What is supply chain forecasting?
Supply chain forecasting involves analyzing historical data, market trends, and other related factors to predict the quantity and timing of future customer orders or sales. Its main objective is to optimize inventory levels, manufacturing schedules, and distribution plans.
Supply chain planning software helps businesses plan and organize various parts of a supply chain. Forecasting supplies ensures correct products are accessible at the right time and in the right amounts.
Supply chain forecasting enables companies to plan for demand fluctuations, reduce stockouts and surplus inventory, and increase overall operational effectiveness. By precisely forecasting future demands, organizations can coordinate their resources to fulfill consumer needs while reducing costs and maximizing customer satisfaction.
Types of supply chain forecasting
Supply chain forecasting examines multiple data sources to identify trends and generate precise projections about product availability, customer purchasing trends, and prices. In general, suppliers make their choices based on one of three forecast types mentioned below.
- Forecasting supply involves looking at the supply chain from top to bottom to determine the goods each supplier can supply and to establish the maximum quantity a business can order. It also informs users of the anticipated arrival time at the warehouse for storage and potential shipping.

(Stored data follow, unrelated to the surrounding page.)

<file path="config.mk">
export PLATFORM = sky130hd
export DESIGN_NAME = timer_mem_interface
export DESIGN_NICKNAME = d
export VERILOG_FILES = /design/src/rtl/timer_mem_interface_pkg.sv /design/src/rtl/timer_mem_interface_prescaler.sv /design/src/rtl/timer_mem_interface.sv
export SDC_FILE = /design/constraint.sdc
export NUM_CORES = 1
export LEC_CHECK = 0
export BUFFER_PORTS_ARGS = -buffer_cell sky130_fd_sc_hd__buf_2
export CAP_MARGIN = 20
export CORE_MARGIN = 2
export CORE_UTILIZATION = 40
export DETAILED_ROUTE_END_ITERATION = 10
export PLACE_DENSITY = 0.66
export SLEW_MARGIN = 5
export SYNTH_ARGS = -nofsm -noshare
export SYNTH_HDL_FRONTEND = slang
export SYNTH_SLANG_ARGS = --single-unit
</file>
<file path="constraint.sdc">
create_clock -name CLK -period 3.7 [get_ports CLK]
set_input_delay 0.37 -clock CLK [delete_from_list [all_inputs] [get_ports CLK]]
set_output_delay 0.37 -clock CLK [all_outputs]
set_load 0.005 [all_outputs]
</file>
**src/rtl/store_queue_unit.sv**
```systemverilog
// -----------------------------------------------------------------------------
// store_queue_unit
//
// Store unit: accepts stores from the LSU issue stage and requests address
// translation. Translated stores go into a DEPTH-entry circular queue that
// holds a speculative region (wr side) and a committed region (rd side).
// Committed stores drain to the D$ over a req/gnt port. The block also flags
// page-offset hazards against pending stores for loads.
//
// Queue layout (modulo DEPTH):
//   rd_ptr .. cm_ptr-1   committed entries (cm_cnt of them), oldest at rd_ptr
//   cm_ptr .. wr_ptr-1   speculative entries (sp_cnt of them)
//
// Optional feature macro: STQ_DRAIN_MERGE_EN
//   When defined, the two oldest committed entries are drained with a single
//   D$ request if they fall in the same 8-byte dword.
//
// Ports:
//   clk_i, rst_i             clock, asynchronous active-high reset
//   flush_i                  drop speculative state
//   valid_i / ready_o        store request / store popped this cycle
//   trans_id_i, vaddr_i,
//   data_i, be_i, size_i     store payload
//   translation_req_o,
//   vaddr_o                  MMU request
//   paddr_i, dtlb_hit_i,
//   ex_valid_i               MMU response
//   valid_o, trans_id_o,
//   ex_o                     writeback, one cycle after ready_o
//   commit_i, commit_ready_o commit oldest speculative store
//   dc_req_o, dc_addr_o,
//   dc_data_o, dc_be_o,
//   dc_size_o, dc_gnt_i      D$ write port
//   page_offset_i,
//   page_offset_matches_o    load hazard check
//   empty_o, no_st_pending_o queue status
// -----------------------------------------------------------------------------
module store_queue_unit #(
    parameter int DATA_W     = 64,
    parameter int PADDR_W    = 56,
    parameter int VADDR_W    = 39,
    parameter int DEPTH      = 8,
    parameter int TRANS_ID_W = 3
) (
    input  logic                  clk_i,
    input  logic                  rst_i,
    input  logic                  flush_i,
    input  logic                  valid_i,
    output logic                  ready_o,
    input  logic [TRANS_ID_W-1:0] trans_id_i,
    input  logic [VADDR_W-1:0]    vaddr_i,
    input  logic [DATA_W-1:0]     data_i,
    input  logic [DATA_W/8-1:0]   be_i,
    input  logic [1:0]            size_i,
    output logic                  translation_req_o,
    output logic [VADDR_W-1:0]    vaddr_o,
    input  logic [PADDR_W-1:0]    paddr_i,
    input  logic                  dtlb_hit_i,
    input  logic                  ex_valid_i,
    output logic                  valid_o,
    output logic [TRANS_ID_W-1:0] trans_id_o,
    output logic                  ex_o,
    input  logic                  commit_i,
    output logic                  commit_ready_o,
    output logic                  dc_req_o,
    output logic [PADDR_W-1:0]    dc_addr_o,
    output logic [DATA_W-1:0]     dc_data_o,
    output logic [DATA_W/8-1:0]   dc_be_o,
    output logic [1:0]            dc_size_o,
    input  logic                  dc_gnt_i,
    input  logic [11:0]           page_offset_i,
    output logic                  page_offset_matches_o,
    output logic                  empty_o,
    output logic                  no_st_pending_o
);

    localparam int BE_W  = DATA_W / 8;
    localparam int PTR_W = $clog2(DEPTH);
    localparam int CNT_W = PTR_W + 1;

    typedef enum logic {
        IDLE,
        WAIT_TRANSLATION
    } state_t;

    state_t state_q;

    logic [PTR_W-1:0] rd_ptr, cm_ptr, wr_ptr;
    logic [CNT_W-1:0] cm_cnt, sp_cnt, total;

    logic [PADDR_W-1:0] mem_paddr [DEPTH];
    logic [DATA_W-1:0]  mem_data  [DEPTH];
    logic [BE_W-1:0]    mem_be    [DEPTH];
    logic [1:0]         mem_size  [DEPTH];

    logic             accept_fire;
    logic             write_en;
    logic             commit_fire;
    logic             pop_fire;
    logic [CNT_W-1:0] drain_n;
    logic [CNT_W-1:0] pop_amt;
    logic [PTR_W-1:0] occ_off;
    logic             hazard;
    logic             unused_offset_bits;

    assign total = cm_cnt + sp_cnt;

    // A store is popped on a hit in IDLE; an exception pops it even when the
    // queue is full because nothing gets written.
    assign accept_fire = (state_q == IDLE) && valid_i && dtlb_hit_i &&
                         (ex_valid_i || (total != CNT_W'(DEPTH)));
    assign write_en    = accept_fire && !ex_valid_i && !flush_i;
    assign commit_fire = commit_i && (sp_cnt != '0);

    assign ready_o           = accept_fire;
    assign translation_req_o = (state_q == WAIT_TRANSLATION) || valid_i;
    assign vaddr_o           = vaddr_i;
    assign commit_ready_o    = (sp_cnt != '0);
    assign dc_req_o          = (cm_cnt != '0);
    assign pop_fire          = dc_req_o && dc_gnt_i;
    assign pop_amt           = pop_fire ? drain_n : '0;
    assign empty_o           = (total == '0);
    assign no_st_pending_o   = (cm_cnt == '0);

`ifdef STQ_DRAIN_MERGE_EN
    logic [PTR_W-1:0] rd_ptr_nxt;
    logic             merge;

    assign rd_ptr_nxt = rd_ptr + PTR_W'(1);
    assign merge      = (cm_cnt >= CNT_W'(2)) &&
                        (mem_paddr[rd_ptr][PADDR_W-1:3] == mem_paddr[rd_ptr_nxt][PADDR_W-1:3]);
`endif

    // D$ request payload; held at zero while nothing is committed.
    always_comb begin
        dc_addr_o = '0;
        dc_data_o = '0;
        dc_be_o   = '0;
        dc_size_o = '0;
        drain_n   = CNT_W'(1);
        if (dc_req_o) begin
            dc_addr_o = mem_paddr[rd_ptr];
            dc_data_o = mem_data[rd_ptr];
            dc_be_o   = mem_be[rd_ptr];
            dc_size_o = mem_size[rd_ptr];
`ifdef STQ_DRAIN_MERGE_EN
            if (merge) begin
                dc_addr_o = {mem_paddr[rd_ptr][PADDR_W-1:3], 3'b000};
                dc_be_o   = mem_be[rd_ptr] | mem_be[rd_ptr_nxt];
                dc_size_o = 2'd3;
                drain_n   = CNT_W'(2);
                // younger store wins on overlapping bytes
                for (int b = 0; b < BE_W; b++) begin
                    dc_data_o[b*8 +: 8] = mem_be[rd_ptr_nxt][b] ? mem_data[rd_ptr_nxt][b*8 +: 8]
                                                                : mem_data[rd_ptr][b*8 +: 8];
                end
            end
`endif
        end
    end

    // Occupied slots are the 'total' slots starting at rd_ptr.
    always_comb begin
        hazard  = valid_i && (vaddr_i[11:3] == page_offset_i[11:3]);
        occ_off = '0;
        for (int i = 0; i < DEPTH; i++) begin
            occ_off = PTR_W'(i) - rd_ptr;
            if (({1'b0, occ_off} < total) && (mem_paddr[i][11:3] == page_offset_i[11:3]))
                hazard = 1'b1;
        end
    end

    assign page_offset_matches_o = hazard;
    assign unused_offset_bits    = ^page_offset_i[2:0];

    always_ff @(posedge clk_i or posedge rst_i) begin
        if (rst_i) begin
            state_q    <= IDLE;
            rd_ptr     <= '0;
            cm_ptr     <= '0;
            wr_ptr     <= '0;
            cm_cnt     <= '0;
            sp_cnt     <= '0;
            valid_o    <= 1'b0;
            ex_o       <= 1'b0;
            trans_id_o <= '0;
        end else begin
            if (flush_i) begin
                state_q <= IDLE;
            end else begin
                unique case (state_q)
                    IDLE:             if (valid_i && !dtlb_hit_i) state_q <= WAIT_TRANSLATION;
                    WAIT_TRANSLATION: if (dtlb_hit_i) state_q <= IDLE;
                    default:          state_q <= IDLE;
                endcase
            end

            valid_o <= accept_fire && !flush_i;
            ex_o    <= accept_fire && ex_valid_i && !flush_i;
            if (accept_fire)
                trans_id_o <= trans_id_i;

            if (pop_fire)
                rd_ptr <= rd_ptr + PTR_W'(drain_n);
            cm_ptr <= cm_ptr + PTR_W'(commit_fire);
            cm_cnt <= cm_cnt + CNT_W'(commit_fire) - pop_amt;

            // Flush rewinds the write side onto the committed boundary,
            // including a commit taken in the same cycle.
            if (flush_i) begin
                wr_ptr <= cm_ptr + PTR_W'(commit_fire);
                sp_cnt <= '0;
            end else begin
                wr_ptr <= wr_ptr + PTR_W'(write_en);
                sp_cnt <= sp_cnt + CNT_W'(write_en) - CNT_W'(commit_fire);
            end
        end
    end

    always_ff @(posedge clk_i) begin
        if (write_en) begin
            mem_paddr[wr_ptr] <= paddr_i;
            mem_data[wr_ptr]  <= data_i;
            mem_be[wr_ptr]    <= be_i;
            mem_size[wr_ptr]  <= size_i;
        end
    end

endmodule
```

- Demand forecasting predicts consumer demand for particular products. Effective supply chain management ensures that an adequate amount of merchandise is on hand during the busiest seasons of the year. Advanced analytics helps businesses understand when customers will likely purchase specific products.
- Price forecasting estimates how product pricing and operating expenses might change over time. It involves gathering and processing market data. Forecasting prices is essential for managing budgets and purchasing goods in advance.
Benefits of supply chain forecasting
Forecasting in supply chain management predicts demand, supply, and pricing within an industry. Below are some notable benefits that arise as a result of effective forecasting.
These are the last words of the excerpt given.